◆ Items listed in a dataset
--------------------

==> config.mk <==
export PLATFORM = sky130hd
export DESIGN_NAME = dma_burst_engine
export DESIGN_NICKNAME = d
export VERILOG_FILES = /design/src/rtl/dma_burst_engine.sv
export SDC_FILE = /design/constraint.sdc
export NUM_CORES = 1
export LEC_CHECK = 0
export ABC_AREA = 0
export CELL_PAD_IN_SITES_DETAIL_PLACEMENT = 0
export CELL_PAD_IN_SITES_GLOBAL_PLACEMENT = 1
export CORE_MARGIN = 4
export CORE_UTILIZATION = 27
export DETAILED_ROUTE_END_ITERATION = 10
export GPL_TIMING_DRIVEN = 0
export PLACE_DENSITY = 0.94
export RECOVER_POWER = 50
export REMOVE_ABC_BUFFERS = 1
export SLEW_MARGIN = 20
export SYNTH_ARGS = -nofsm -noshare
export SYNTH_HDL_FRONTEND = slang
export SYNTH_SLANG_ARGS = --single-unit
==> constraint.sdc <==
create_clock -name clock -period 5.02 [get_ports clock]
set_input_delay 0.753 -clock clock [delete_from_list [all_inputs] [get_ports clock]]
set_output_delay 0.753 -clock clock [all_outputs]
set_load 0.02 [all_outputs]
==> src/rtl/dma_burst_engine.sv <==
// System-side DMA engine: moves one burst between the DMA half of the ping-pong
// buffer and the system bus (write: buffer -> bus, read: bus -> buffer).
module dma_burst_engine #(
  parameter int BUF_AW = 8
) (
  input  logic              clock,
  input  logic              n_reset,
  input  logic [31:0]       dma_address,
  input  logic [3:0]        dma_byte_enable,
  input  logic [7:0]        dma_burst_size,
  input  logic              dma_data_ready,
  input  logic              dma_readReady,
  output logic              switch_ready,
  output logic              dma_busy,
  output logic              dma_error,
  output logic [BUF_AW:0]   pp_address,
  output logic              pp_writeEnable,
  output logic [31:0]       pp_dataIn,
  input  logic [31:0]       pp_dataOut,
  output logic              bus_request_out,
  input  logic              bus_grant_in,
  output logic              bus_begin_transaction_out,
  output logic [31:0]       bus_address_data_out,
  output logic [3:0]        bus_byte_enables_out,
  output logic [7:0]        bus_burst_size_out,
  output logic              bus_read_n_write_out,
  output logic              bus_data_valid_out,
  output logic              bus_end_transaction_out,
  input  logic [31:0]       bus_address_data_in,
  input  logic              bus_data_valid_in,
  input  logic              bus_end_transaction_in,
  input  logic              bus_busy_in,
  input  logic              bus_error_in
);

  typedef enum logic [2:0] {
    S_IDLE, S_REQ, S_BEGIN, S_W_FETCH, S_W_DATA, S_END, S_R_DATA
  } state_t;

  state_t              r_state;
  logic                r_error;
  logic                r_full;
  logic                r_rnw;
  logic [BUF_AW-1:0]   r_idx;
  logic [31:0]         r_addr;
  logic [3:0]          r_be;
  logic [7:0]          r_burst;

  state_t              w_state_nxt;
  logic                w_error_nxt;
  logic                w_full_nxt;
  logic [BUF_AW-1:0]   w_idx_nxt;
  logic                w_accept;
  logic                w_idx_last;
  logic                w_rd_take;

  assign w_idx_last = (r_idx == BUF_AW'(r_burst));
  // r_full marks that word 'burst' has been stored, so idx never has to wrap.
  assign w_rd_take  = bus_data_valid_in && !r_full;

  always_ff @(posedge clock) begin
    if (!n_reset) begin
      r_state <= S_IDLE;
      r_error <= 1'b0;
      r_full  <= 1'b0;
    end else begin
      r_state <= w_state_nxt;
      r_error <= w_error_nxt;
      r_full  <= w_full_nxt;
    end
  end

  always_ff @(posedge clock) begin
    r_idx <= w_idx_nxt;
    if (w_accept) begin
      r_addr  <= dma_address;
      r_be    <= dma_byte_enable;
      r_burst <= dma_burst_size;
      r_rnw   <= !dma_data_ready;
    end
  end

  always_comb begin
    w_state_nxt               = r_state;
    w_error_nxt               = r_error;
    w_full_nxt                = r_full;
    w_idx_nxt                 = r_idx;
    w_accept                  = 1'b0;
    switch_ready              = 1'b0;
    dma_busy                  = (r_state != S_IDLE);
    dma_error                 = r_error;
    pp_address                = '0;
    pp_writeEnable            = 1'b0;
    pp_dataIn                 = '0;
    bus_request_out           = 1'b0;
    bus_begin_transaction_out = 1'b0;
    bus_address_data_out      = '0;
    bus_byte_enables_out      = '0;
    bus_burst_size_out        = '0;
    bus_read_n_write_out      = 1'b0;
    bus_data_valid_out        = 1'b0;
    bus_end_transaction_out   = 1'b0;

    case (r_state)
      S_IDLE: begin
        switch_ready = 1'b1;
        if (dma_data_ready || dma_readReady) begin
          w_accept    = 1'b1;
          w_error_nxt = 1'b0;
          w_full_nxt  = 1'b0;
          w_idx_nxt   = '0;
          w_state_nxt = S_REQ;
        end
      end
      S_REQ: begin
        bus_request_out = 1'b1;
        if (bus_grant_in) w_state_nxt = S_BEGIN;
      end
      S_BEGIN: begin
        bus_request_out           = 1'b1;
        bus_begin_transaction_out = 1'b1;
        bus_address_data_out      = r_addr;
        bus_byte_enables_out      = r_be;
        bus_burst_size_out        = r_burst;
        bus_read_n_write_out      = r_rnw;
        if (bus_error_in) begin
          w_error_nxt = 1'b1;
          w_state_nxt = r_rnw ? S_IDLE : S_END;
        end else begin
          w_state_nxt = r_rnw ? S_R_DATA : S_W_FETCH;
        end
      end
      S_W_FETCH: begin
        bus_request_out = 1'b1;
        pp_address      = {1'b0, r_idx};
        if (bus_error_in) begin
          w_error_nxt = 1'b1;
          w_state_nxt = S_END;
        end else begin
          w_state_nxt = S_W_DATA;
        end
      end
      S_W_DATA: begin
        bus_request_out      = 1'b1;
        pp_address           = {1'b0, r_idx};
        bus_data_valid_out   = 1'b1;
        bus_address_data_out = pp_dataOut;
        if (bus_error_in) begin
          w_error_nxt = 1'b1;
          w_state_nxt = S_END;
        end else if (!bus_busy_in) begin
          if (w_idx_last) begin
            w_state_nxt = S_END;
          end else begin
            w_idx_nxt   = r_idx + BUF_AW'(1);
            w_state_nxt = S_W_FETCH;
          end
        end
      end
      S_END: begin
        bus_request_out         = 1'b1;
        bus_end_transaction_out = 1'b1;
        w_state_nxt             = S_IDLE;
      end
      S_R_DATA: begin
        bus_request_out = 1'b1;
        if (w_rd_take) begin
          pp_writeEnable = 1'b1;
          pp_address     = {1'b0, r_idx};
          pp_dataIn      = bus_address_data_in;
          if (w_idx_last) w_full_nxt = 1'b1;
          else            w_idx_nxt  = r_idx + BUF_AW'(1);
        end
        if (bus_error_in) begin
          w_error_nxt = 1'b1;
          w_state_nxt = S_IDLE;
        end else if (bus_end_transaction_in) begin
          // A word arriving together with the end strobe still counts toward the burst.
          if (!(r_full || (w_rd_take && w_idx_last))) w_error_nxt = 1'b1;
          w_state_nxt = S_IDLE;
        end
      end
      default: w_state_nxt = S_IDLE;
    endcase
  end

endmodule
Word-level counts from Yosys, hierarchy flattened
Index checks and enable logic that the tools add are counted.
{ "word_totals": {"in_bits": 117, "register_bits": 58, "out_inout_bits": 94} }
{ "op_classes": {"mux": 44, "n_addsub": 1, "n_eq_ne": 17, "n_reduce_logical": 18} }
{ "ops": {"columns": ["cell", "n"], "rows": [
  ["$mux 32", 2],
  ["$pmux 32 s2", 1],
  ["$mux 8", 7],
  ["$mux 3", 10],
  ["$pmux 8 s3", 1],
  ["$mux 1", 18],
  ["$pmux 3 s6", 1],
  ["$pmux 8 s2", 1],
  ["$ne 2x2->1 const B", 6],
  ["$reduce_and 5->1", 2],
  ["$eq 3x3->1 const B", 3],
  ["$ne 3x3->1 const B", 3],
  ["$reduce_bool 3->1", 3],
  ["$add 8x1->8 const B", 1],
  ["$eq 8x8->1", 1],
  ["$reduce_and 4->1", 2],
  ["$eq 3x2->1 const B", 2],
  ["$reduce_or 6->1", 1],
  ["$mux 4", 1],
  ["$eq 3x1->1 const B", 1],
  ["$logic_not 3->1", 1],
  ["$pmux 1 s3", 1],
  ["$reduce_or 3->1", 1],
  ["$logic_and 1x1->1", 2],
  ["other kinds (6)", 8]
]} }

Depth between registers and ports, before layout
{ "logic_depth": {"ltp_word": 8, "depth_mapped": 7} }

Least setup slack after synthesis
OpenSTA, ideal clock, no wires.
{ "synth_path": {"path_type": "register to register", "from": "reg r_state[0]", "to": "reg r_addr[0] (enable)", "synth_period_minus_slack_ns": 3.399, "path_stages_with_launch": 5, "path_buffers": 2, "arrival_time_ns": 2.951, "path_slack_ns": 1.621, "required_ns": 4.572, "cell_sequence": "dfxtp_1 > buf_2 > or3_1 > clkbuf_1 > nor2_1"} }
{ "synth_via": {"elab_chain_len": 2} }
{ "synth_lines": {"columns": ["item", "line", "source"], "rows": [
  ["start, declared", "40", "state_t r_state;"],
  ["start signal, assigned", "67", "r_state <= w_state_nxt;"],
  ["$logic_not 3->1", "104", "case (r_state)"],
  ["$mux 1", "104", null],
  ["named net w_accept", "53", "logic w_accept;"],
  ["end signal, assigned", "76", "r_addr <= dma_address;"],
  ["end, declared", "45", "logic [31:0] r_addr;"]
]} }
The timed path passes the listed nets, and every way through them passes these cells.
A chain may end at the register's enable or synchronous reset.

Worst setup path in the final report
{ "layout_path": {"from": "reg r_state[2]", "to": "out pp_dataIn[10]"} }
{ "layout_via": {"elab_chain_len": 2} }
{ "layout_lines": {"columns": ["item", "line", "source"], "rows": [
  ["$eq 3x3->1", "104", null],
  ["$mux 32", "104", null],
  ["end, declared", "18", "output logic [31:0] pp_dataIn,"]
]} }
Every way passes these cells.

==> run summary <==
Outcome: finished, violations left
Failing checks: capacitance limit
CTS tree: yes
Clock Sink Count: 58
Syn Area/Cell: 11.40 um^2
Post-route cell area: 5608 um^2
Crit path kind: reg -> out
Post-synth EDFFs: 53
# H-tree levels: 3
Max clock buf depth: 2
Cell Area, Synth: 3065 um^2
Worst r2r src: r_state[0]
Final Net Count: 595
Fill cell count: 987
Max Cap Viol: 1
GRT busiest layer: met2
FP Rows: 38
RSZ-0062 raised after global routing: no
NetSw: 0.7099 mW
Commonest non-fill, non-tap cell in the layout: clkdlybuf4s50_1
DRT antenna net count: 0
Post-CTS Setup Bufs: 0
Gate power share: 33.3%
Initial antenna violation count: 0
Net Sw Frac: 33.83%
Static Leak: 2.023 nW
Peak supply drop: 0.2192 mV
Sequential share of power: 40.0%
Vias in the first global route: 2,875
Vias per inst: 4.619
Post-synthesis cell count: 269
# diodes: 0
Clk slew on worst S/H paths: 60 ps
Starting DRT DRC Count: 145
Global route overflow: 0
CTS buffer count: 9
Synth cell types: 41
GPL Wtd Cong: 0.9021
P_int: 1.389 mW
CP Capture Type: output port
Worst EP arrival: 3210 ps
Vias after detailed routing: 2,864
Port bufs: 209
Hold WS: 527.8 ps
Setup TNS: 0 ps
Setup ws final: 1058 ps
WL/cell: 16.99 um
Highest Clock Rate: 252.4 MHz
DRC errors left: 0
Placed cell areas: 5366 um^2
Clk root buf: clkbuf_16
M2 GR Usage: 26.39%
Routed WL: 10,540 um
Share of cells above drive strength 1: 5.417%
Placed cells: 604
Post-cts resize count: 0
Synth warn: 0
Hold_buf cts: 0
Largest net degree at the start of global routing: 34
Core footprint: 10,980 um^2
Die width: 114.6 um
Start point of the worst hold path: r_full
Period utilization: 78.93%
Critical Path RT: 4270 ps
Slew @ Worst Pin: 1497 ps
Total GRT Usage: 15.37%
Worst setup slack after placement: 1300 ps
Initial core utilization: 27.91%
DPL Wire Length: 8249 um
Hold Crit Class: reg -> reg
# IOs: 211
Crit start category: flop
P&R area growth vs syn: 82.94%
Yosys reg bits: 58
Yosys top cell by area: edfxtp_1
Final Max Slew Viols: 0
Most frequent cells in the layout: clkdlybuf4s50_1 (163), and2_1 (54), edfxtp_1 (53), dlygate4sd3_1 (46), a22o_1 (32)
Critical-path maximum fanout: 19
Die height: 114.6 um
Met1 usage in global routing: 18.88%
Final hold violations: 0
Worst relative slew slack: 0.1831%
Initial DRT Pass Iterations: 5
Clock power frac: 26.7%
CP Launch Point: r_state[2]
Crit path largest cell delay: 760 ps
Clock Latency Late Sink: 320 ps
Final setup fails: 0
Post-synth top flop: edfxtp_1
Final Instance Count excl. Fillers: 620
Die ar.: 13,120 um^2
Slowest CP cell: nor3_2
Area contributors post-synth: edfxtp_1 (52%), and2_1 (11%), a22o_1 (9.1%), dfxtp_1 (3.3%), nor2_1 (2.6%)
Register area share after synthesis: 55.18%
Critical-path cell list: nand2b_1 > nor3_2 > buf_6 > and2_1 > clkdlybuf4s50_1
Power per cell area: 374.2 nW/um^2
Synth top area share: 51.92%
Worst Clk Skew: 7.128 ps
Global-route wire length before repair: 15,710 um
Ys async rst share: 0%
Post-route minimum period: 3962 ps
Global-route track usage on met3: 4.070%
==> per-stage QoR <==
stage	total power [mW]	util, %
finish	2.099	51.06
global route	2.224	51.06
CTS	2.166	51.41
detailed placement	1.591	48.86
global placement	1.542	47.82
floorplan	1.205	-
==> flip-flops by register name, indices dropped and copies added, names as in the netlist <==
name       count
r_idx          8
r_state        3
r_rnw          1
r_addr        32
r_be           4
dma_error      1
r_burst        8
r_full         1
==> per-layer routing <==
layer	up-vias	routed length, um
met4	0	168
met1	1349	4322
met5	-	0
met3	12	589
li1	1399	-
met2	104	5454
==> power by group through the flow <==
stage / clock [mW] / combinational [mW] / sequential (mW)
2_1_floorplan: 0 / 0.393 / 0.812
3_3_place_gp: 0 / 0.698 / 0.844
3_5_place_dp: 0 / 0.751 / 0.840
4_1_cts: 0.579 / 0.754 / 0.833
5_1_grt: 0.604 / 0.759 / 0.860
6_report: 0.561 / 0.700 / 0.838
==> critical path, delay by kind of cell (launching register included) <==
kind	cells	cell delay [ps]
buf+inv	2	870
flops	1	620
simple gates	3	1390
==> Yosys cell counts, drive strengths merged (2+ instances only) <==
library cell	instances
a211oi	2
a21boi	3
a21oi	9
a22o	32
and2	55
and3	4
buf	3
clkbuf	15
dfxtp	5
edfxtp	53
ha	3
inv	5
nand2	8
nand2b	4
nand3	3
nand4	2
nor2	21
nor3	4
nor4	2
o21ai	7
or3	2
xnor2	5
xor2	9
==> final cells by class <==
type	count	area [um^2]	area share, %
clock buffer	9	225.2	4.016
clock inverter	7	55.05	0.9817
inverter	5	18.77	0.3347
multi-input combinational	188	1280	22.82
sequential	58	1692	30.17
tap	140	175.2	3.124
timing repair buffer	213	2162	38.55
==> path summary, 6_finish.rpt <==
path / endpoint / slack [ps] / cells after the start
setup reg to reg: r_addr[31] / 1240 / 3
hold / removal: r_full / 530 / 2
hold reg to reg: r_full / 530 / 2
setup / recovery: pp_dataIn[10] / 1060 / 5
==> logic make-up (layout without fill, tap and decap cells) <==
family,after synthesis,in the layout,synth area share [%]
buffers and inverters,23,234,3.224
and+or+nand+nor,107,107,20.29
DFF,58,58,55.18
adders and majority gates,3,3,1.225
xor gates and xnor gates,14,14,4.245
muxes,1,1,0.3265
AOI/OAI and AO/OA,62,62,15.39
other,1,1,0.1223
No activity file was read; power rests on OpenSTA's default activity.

--------------------

◆ Task goal
Starting with the first line of the entries and ending with the line that has "export PLACE_DENSITY = 0.94", copy each line exactly and add nothing.

◆ Written answer
==> config.mk <==
export PLATFORM = sky130hd
export DESIGN_NAME = dma_burst_engine
export DESIGN_NICKNAME = d
export VERILOG_FILES = /design/src/rtl/dma_burst_engine.sv
export SDC_FILE = /design/constraint.sdc
export NUM_CORES = 1
export LEC_CHECK = 0
export ABC_AREA = 0
export CELL_PAD_IN_SITES_DETAIL_PLACEMENT = 0
export CELL_PAD_IN_SITES_GLOBAL_PLACEMENT = 1
export CORE_MARGIN = 4
export CORE_UTILIZATION = 27
export DETAILED_ROUTE_END_ITERATION = 10
export GPL_TIMING_DRIVEN = 0
export PLACE_DENSITY = 0.94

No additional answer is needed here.